◆ Records shown
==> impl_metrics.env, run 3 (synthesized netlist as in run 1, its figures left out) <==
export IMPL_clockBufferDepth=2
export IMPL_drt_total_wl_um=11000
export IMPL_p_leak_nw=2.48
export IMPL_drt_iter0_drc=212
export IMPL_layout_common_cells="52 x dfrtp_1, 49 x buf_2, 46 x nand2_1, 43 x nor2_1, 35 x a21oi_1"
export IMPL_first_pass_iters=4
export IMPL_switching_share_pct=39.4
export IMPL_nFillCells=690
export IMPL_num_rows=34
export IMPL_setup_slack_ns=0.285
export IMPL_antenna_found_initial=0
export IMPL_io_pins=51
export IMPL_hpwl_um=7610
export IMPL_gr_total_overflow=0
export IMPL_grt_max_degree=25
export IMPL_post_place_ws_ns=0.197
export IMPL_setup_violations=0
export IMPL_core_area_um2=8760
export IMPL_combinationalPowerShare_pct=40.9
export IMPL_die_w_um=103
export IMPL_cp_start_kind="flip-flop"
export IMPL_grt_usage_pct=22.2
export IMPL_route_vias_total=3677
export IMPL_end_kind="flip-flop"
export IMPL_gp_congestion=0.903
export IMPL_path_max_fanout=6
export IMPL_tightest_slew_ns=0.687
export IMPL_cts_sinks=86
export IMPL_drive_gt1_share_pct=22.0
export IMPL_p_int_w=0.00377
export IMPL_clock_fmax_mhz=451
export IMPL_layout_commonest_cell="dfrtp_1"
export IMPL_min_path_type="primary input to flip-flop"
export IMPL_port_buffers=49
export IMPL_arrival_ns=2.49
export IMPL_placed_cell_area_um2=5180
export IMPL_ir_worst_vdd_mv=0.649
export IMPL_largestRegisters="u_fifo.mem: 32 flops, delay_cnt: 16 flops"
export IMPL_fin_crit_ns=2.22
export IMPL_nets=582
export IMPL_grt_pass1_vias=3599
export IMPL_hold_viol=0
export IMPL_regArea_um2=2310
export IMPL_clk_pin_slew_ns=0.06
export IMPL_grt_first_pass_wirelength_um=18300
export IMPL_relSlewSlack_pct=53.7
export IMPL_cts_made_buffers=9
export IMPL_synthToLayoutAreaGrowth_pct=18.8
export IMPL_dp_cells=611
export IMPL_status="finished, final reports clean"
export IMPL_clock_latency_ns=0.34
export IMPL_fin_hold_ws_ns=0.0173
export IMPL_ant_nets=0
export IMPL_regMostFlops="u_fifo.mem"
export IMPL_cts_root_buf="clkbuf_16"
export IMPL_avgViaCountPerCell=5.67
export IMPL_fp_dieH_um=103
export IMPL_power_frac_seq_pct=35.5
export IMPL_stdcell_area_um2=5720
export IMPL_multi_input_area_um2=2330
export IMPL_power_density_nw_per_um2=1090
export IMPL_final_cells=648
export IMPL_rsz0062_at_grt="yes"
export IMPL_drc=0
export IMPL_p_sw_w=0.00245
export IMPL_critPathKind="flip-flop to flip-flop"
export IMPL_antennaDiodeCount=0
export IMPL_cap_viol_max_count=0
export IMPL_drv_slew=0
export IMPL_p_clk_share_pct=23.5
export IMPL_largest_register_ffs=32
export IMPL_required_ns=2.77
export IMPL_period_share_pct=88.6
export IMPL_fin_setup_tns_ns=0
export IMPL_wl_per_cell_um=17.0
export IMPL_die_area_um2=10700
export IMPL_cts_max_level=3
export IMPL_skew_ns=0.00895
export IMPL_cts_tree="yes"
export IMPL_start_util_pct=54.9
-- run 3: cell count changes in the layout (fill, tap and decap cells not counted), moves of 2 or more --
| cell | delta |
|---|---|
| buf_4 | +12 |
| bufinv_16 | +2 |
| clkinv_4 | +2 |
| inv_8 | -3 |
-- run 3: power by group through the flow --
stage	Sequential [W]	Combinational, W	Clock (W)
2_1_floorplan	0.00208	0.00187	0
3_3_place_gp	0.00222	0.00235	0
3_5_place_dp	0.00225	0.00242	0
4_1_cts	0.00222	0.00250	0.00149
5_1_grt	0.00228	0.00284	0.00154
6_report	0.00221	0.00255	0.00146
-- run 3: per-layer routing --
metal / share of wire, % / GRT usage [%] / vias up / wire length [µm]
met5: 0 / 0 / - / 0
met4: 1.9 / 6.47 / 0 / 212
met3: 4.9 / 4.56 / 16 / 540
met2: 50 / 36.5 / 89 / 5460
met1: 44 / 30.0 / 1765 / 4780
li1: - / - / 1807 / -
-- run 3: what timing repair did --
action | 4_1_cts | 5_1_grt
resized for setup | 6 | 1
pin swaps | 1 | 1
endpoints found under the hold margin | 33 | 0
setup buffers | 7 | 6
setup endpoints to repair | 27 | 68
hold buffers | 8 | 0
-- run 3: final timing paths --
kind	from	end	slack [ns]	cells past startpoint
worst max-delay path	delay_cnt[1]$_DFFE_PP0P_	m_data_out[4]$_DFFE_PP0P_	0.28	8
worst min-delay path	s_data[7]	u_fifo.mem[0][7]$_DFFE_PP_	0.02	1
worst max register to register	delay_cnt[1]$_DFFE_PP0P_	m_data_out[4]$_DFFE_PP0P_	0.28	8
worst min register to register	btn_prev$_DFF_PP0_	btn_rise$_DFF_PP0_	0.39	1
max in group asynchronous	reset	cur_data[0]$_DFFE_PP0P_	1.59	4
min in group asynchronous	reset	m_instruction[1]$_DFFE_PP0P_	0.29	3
===== src/rtl/div_pkg.sv =====
// Shared constants for the sequential restoring divider: default widths,
// counter width and the controller state encoding.
package div_pkg;

    localparam int DVD_W_DEF = 10;
    localparam int DVS_W_DEF = 5;
    localparam int CNT_W_DEF = $clog2(DVD_W_DEF);

    typedef enum logic [1:0] {
        IDLE = 2'd0,
        RUN  = 2'd1,
        DONE = 2'd2
    } state_t;

endpackage
### config.mk
export PLATFORM = sky130hd
export DESIGN_NAME = key_event_queue
export DESIGN_NICKNAME = d
export VERILOG_FILES = /design/src/rtl/key_event_queue.sv
export SDC_FILE = /design/constraint.sdc
export NUM_CORES = 1
export LEC_CHECK = 0
export BUFFER_PORTS_ARGS = -buffer_cell sky130_fd_sc_hd__buf_2
export CAP_MARGIN = 20
export CORE_MARGIN = 2
export CORE_UTILIZATION = 61
export CTS_CLUSTER_DIAMETER = 50
export CTS_CLUSTER_SIZE = 24
export DETAILED_ROUTE_END_ITERATION = 12
export PLACE_DENSITY = 0.86
export SYNTH_ARGS = -nofsm -noshare
export SYNTH_HDL_FRONTEND = slang
export SYNTH_SLANG_ARGS = --single-unit
### constraint.sdc
create_clock -name clk -period 3.1 [get_ports clk]
set_input_delay 0.155 -clock clk [delete_from_list [all_inputs] [get_ports clk]]
set_output_delay 0.155 -clock clk [all_outputs]
set_load 0.005 [all_outputs]
### src/rtl/router_pkg.sv
// Shared types for the router input port: default widths, flit record and port FSM states.
package router_pkg;

    localparam int DATA_W_DEF = 32;
    localparam int DEST_W_DEF = 8;

    typedef struct packed {
        logic                  last;
        logic [DATA_W_DEF-1:0] data;
    } flit_t;

    typedef enum logic [1:0] {
        ST_IDLE = 2'd0,
        ST_REQ  = 2'd1,
        ST_FWD  = 2'd2
    } port_state_t;

endpackage

### src/rtl/router_flit_fifo.sv
// Flit buffer for one router input port: power-of-two ring with occupancy counter.
module router_flit_fifo #(
    parameter int W     = 33,
    parameter int DEPTH = 4
) (
    input  logic                     clk,
    input  logic                     rst_n,
    input  logic                     push,
    input  logic [W-1:0]             wdata,
    input  logic                     pop,
    output logic [W-1:0]             head,
    output logic [$clog2(DEPTH):0]   count,
    output logic                     full,
    output logic                     empty
);

    localparam int AW = $clog2(DEPTH);
    localparam logic [AW-1:0] PTR_ONE   = AW'(1);
    localparam logic [AW:0]   CNT_ONE   = (AW + 1)'(1);
    localparam logic [AW:0]   CNT_DEPTH = (AW + 1)'(DEPTH);

    logic [W-1:0]  mem [DEPTH];
    logic [AW-1:0] wr_ptr_reg;
    logic [AW-1:0] rd_ptr_reg;
    logic [AW:0]   count_reg;

    // Storage carries no reset; validity is tracked solely by the counter.
    always_ff @(posedge clk) begin
        if (push) begin
            mem[wr_ptr_reg] <= wdata;
        end
    end

    always_ff @(posedge clk or negedge rst_n) begin
        if (!rst_n) begin
            wr_ptr_reg <= '0;
            rd_ptr_reg <= '0;
            count_reg  <= '0;
        end else begin
            if (push) wr_ptr_reg <= wr_ptr_reg + PTR_ONE;
            if (pop)  rd_ptr_reg <= rd_ptr_reg + PTR_ONE;
            case ({push, pop})
                2'b10:   count_reg <= count_reg + CNT_ONE;
                2'b01:   count_reg <= count_reg - CNT_ONE;
                default: count_reg <= count_reg;
            endcase
        end
    end

    assign head  = mem[rd_ptr_reg];
    assign count = count_reg;
    assign full  = (count_reg == CNT_DEPTH);
    assign empty = (count_reg == '0);

endmodule

### src/rtl/router_in_port.sv
// Router input port: buffers flits, requests a route for the head packet, then forwards it.
module router_in_port
    import router_pkg::*;
#(
    parameter int DATA_W = DATA_W_DEF,
    parameter int DEST_W = DEST_W_DEF,
    parameter int DEPTH  = 4
) (
    input  logic              clk,
    input  logic              rst_n,
    input  logic              in_valid,
    output logic              in_ready,
    input  logic [DATA_W-1:0] in_data,
    input  logic              in_last,
    output logic              route_req,
    output logic [DEST_W-1:0] route_dest,
    input  logic              route_grant,
    output logic              out_valid,
    input  logic              out_ready,
    output logic [DATA_W-1:0] out_data,
    output logic              out_last
);

    localparam int AW = $clog2(DEPTH);
    localparam logic [AW:0] CNT_ONE = (AW + 1)'(1);

    port_state_t   state_reg;
    logic          ready_en_reg;
    logic          push;
    logic          pop;
    logic [DATA_W:0] head;
    logic [AW:0]   count;
    logic          full;
    logic          empty;
    logic          in_fwd;
    logic          more_left;

    router_flit_fifo #(
        .W     (DATA_W + 1),
        .DEPTH (DEPTH)
    ) u_fifo (
        .clk   (clk),
        .rst_n (rst_n),
        .push  (push),
        .wdata ({in_last, in_data}),
        .pop   (pop),
        .head  (head),
        .count (count),
        .full  (full),
        .empty (empty)
    );

    // ready_en_reg keeps in_ready low through reset and until the first edge after release.
    assign in_ready  = ready_en_reg && !full;
    assign push      = in_valid && in_ready;
    assign in_fwd    = (state_reg == ST_FWD);
    assign out_valid = in_fwd && !empty;
    assign pop       = out_valid && out_ready;
    assign out_data  = in_fwd ? head[DATA_W-1:0] : '0;
    assign out_last  = in_fwd && head[DATA_W];
    assign route_req = (state_reg == ST_REQ);
    assign route_dest = route_req ? head[DEST_W-1:0] : '0;

    // A flit written on the same edge as the tail pop also counts as the next packet's head.
    assign more_left = (count > CNT_ONE) || push;

    always_ff @(posedge clk or negedge rst_n) begin
        if (!rst_n) begin
            state_reg    <= ST_IDLE;
            ready_en_reg <= 1'b0;
        end else begin
            ready_en_reg <= 1'b1;
            case (state_reg)
                ST_IDLE: if (!empty)      state_reg <= ST_REQ;
                ST_REQ:  if (route_grant) state_reg <= ST_FWD;
                ST_FWD: begin
                    if (pop && head[DATA_W]) begin
                        state_reg <= more_left ? ST_REQ : ST_IDLE;
                    end
                end
                default: state_reg <= ST_IDLE;
            endcase
        end
    end

endmodule
$ cat src/rtl/blockmem2p_rdstream.sv
// blockmem2p_rdstream: streams a contiguous blockmem2p port-B address range out as a valid/ready burst.
// Optional feature macro BLOCKMEM_RD_WRAP_EN: addresses wrap at G_MEMDEPTH and err stays low.
module blockmem2p_rdstream #(
    parameter int G_MEMWIDTH  = 32,
    parameter int G_MEMDEPTH  = 1024,
    parameter int G_RDLATENCY = 1,
    localparam int G_ADDRWIDTH = $clog2(G_MEMDEPTH),
    localparam int G_LENWIDTH  = G_ADDRWIDTH + 1
) (
    input  logic                   clkb,
    input  logic                   resetn,
    input  logic                   start,
    input  logic [G_ADDRWIDTH-1:0] base_addr,
    input  logic [G_LENWIDTH-1:0]  length,
    output logic                   enb,
    output logic [G_ADDRWIDTH-1:0] addrb,
    input  logic [G_MEMWIDTH-1:0]  doutb,
    output logic [G_MEMWIDTH-1:0]  m_tdata,
    output logic                   m_tvalid,
    input  logic                   m_tready,
    output logic                   m_tlast,
    output logic                   busy,
    output logic                   done,
    output logic                   err
);
    localparam int G_FIFODEPTH = G_RDLATENCY + 2;
    localparam int PW = $clog2(G_FIFODEPTH);
    localparam int CW = $clog2(G_FIFODEPTH + 1);

    typedef enum logic [1:0] {IDLE, ISSUE, DRAIN} state_t;

    state_t                 state_q;
    logic [G_ADDRWIDTH-1:0] addrb_q, nxt_q, nxt_d;
    logic [G_LENWIDTH-1:0]  len_q, iss_q, beat_q;
    logic                   enb_q, busy_q, done_q, err_q;
    logic [G_RDLATENCY-1:0] sr_q;
    logic [G_MEMWIDTH-1:0]  fifo_q [G_FIFODEPTH];
    logic [PW-1:0]          wp_q, rp_q;
    logic [CW-1:0]          cnt_q;
    logic                   enb_d, push, pop, last_beat, bad;
    int                     owed;

`ifdef BLOCKMEM_RD_WRAP_EN
    assign bad = 1'b0;
`else
    assign bad = ({2'b0, base_addr} >= (G_LENWIDTH+1)'(G_MEMDEPTH)) ||
                 ({2'b0, base_addr} + {1'b0, length} > (G_LENWIDTH+1)'(G_MEMDEPTH));
`endif

    // Every issued read owns a FIFO slot until popped; a slot freed by this cycle's pop may be reused.
    always_comb begin
        push      = sr_q[G_RDLATENCY-1];
        pop       = (cnt_q != '0) && m_tready;
        owed      = int'(cnt_q) + int'(enb_q) + $countones(sr_q) - int'(pop);
        enb_d     = (state_q == ISSUE) && (owed < G_FIFODEPTH);
        nxt_d     = (nxt_q == G_ADDRWIDTH'(G_MEMDEPTH - 1)) ? '0 : nxt_q + 1'b1;
        last_beat = pop && (beat_q == len_q - 1'b1);
    end

    always_ff @(posedge clkb or negedge resetn) begin
        if (!resetn) begin
            state_q <= IDLE;
            addrb_q <= '0;
            nxt_q   <= '0;
            len_q   <= '0;
            iss_q   <= '0;
            beat_q  <= '0;
            enb_q   <= 1'b0;
            busy_q  <= 1'b0;
            done_q  <= 1'b0;
            err_q   <= 1'b0;
            sr_q    <= '0;
            wp_q    <= '0;
            rp_q    <= '0;
            cnt_q   <= '0;
        end else begin
            done_q <= 1'b0;
            err_q  <= 1'b0;
            enb_q  <= enb_d;
            sr_q   <= (sr_q << 1) | G_RDLATENCY'(enb_q);
            cnt_q  <= cnt_q + CW'(push) - CW'(pop);
            if (enb_d) begin
                addrb_q <= nxt_q;
                nxt_q   <= nxt_d;
                iss_q   <= iss_q - 1'b1;
            end
            if (push) wp_q <= (wp_q == PW'(G_FIFODEPTH - 1)) ? '0 : wp_q + 1'b1;
            if (pop) begin
                rp_q   <= (rp_q == PW'(G_FIFODEPTH - 1)) ? '0 : rp_q + 1'b1;
                beat_q <= beat_q + 1'b1;
            end
            case (state_q)
                IDLE: if (start) begin
                    if (bad) err_q <= 1'b1;
                    else if (length == '0) done_q <= 1'b1;
                    else begin
                        state_q <= ISSUE;
                        busy_q  <= 1'b1;
                        len_q   <= length;
                        iss_q   <= length;
                        nxt_q   <= base_addr;
                        beat_q  <= '0;
                    end
                end
                ISSUE: if (enb_d && iss_q == G_LENWIDTH'(1)) state_q <= DRAIN;
                DRAIN: if (last_beat) begin
                    state_q <= IDLE;
                    busy_q  <= 1'b0;
                    done_q  <= 1'b1;
                end
                default: state_q <= IDLE;
            endcase
        end
    end

    always_ff @(posedge clkb) if (push) fifo_q[wp_q] <= doutb;

    assign enb      = enb_q;
    assign addrb    = addrb_q;
    assign m_tvalid = cnt_q != '0;
    assign m_tdata  = m_tvalid ? fifo_q[rp_q] : '0;
    assign m_tlast  = m_tvalid && (beat_q == len_q - 1'b1);
    assign busy     = busy_q;
    assign done     = done_q;
    assign err      = err_q;
endmodule
### src/rtl/ysyx_25040129_csr_pkg.sv
// Shared definitions for the CSR sequencing controller and the CSR register file.
package ysyx_25040129_csr_pkg;

  localparam int unsigned CSR_AW       = 12;
  localparam logic [31:0] MCAUSE_ECALL = 32'd11;

  localparam logic [CSR_AW-1:0] MSTATUS   = 12'h300;
  localparam logic [CSR_AW-1:0] MTVEC     = 12'h305;
  localparam logic [CSR_AW-1:0] MEPC      = 12'h341;
  localparam logic [CSR_AW-1:0] MCAUSE    = 12'h342;
  localparam logic [CSR_AW-1:0] MVENDORID = 12'hF11;
  localparam logic [CSR_AW-1:0] MARCHID   = 12'hF12;

  typedef enum logic [2:0] {
    CSRRW = 3'd0,
    CSRRS = 3'd1,
    CSRRC = 3'd2,
    ECALL = 3'd3,
    MRET  = 3'd4
  } csr_op_t;

  typedef enum logic [2:0] {
    ST_IDLE  = 3'd0,
    ST_RMW   = 3'd1,
    ST_EPC   = 3'd2,
    ST_CAUSE = 3'd3,
    ST_VEC   = 3'd4,
    ST_RET   = 3'd5,
    ST_RESP  = 3'd6
  } csr_state_t;

endpackage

◆ Task requirements
Wherever the line holding "export IMPL_power_density_nw_per_um2=1090" falls in the entries above, copy exactly from it through the line holding "export IMPL_start_util_pct=54.9", inclusive, and add nothing.

◆ Exercise response
export IMPL_power_density_nw_per_um2=1090
export IMPL_final_cells=648
export IMPL_rsz0062_at_grt="yes"
export IMPL_drc=0
export IMPL_p_sw_w=0.00245
export IMPL_critPathKind="flip-flop to flip-flop"
export IMPL_antennaDiodeCount=0
export IMPL_cap_viol_max_count=0
export IMPL_drv_slew=0
export IMPL_p_clk_share_pct=23.5
export IMPL_largest_register_ffs=32
export IMPL_required_ns=2.77
export IMPL_period_share_pct=88.6
export IMPL_fin_setup_tns_ns=0
export IMPL_wl_per_cell_um=17.0
export IMPL_die_area_um2=10700
export IMPL_cts_max_level=3
export IMPL_skew_ns=0.00895
export IMPL_cts_tree="yes"
export IMPL_start_util_pct=54.9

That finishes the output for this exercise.